[Material provided — start]
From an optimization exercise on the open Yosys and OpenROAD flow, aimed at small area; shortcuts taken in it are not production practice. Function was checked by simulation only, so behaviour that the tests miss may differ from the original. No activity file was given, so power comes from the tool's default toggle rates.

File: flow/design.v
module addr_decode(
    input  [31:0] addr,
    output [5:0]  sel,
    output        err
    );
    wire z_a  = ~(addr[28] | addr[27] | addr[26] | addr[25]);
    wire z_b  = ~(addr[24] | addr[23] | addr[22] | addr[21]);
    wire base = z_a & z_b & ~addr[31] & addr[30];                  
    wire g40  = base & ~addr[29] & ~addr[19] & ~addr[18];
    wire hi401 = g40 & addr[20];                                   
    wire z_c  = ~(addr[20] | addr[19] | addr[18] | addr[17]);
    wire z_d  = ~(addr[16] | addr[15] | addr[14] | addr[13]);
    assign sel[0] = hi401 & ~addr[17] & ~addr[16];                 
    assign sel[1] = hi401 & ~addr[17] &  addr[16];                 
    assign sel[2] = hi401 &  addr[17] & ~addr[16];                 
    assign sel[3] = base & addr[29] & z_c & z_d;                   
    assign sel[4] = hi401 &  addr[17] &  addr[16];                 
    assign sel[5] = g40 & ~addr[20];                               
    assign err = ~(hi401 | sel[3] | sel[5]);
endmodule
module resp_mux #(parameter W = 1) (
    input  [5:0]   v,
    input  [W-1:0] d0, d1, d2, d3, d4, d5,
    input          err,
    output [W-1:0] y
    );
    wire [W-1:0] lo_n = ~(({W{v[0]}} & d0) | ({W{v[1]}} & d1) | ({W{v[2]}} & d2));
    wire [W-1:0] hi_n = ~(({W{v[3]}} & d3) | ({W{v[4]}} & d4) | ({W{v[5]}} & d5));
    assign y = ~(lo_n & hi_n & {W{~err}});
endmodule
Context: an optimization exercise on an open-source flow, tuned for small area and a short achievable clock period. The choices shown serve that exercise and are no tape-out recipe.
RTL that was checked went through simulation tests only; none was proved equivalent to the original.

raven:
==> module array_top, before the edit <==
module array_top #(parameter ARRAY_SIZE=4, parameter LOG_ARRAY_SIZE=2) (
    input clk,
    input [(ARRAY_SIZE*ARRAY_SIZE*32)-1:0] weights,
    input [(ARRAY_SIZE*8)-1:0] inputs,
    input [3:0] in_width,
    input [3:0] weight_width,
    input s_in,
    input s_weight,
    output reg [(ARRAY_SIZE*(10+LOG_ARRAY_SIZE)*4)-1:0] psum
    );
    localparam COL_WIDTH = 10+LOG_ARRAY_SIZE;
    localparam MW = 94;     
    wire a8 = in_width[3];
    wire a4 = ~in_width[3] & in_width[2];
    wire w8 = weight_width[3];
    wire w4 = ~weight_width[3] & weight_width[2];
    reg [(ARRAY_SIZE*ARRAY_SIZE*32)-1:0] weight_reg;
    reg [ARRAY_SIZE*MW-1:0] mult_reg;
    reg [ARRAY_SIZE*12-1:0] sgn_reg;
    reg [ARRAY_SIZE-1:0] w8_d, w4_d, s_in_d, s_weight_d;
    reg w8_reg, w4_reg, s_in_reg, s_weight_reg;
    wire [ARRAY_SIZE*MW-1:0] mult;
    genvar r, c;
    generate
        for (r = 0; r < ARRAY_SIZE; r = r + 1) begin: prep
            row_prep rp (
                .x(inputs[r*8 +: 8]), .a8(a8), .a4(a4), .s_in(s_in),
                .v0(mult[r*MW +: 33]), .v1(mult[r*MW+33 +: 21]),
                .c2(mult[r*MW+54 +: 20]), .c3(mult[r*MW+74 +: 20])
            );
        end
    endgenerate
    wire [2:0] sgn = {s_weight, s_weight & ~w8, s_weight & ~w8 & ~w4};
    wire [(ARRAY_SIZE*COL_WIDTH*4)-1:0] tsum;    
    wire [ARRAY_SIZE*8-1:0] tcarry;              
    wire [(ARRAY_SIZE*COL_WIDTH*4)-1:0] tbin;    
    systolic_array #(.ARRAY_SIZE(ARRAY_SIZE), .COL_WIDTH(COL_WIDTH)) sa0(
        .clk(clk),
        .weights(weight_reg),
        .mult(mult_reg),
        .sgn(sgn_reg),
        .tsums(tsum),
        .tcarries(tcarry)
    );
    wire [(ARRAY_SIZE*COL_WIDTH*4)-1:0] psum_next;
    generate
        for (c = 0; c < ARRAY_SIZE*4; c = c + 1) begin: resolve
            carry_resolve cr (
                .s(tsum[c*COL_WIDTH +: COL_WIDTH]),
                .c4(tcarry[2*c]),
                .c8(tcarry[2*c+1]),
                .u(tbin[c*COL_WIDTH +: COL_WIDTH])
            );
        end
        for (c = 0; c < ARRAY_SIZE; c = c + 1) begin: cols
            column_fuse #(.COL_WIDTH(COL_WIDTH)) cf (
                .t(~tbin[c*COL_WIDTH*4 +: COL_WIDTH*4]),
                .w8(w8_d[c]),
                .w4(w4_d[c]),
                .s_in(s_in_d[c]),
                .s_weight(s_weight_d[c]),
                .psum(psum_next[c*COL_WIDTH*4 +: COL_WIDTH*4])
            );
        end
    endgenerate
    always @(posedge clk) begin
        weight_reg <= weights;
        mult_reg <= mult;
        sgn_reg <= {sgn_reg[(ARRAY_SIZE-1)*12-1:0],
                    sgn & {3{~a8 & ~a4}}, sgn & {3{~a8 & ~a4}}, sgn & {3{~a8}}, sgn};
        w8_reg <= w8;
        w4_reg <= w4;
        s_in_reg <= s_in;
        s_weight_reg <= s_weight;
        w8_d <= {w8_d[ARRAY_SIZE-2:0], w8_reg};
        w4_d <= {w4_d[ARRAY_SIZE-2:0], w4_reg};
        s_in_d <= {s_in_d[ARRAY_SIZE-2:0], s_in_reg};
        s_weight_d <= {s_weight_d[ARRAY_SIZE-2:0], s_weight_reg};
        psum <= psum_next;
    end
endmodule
[Material provided — finish]
* Instructions to follow: Transcribe, exactly and without additions, the lines of the records above, beginning with the line that contains "wire [ARRAY_SIZE*8-1:0] tcarry;" and ending with the line that contains "wire [(ARRAY_SIZE*COL_WIDTH*4)-1:0] psum_next;", both included.

* Output for this task:
    wire [ARRAY_SIZE*8-1:0] tcarry;              
    wire [(ARRAY_SIZE*COL_WIDTH*4)-1:0] tbin;    
    systolic_array #(.ARRAY_SIZE(ARRAY_SIZE), .COL_WIDTH(COL_WIDTH)) sa0(
        .clk(clk),
        .weights(weight_reg),
        .mult(mult_reg),
        .sgn(sgn_reg),
        .tsums(tsum),
        .tcarries(tcarry)
    );
    wire [(ARRAY_SIZE*COL_WIDTH*4)-1:0] psum_next;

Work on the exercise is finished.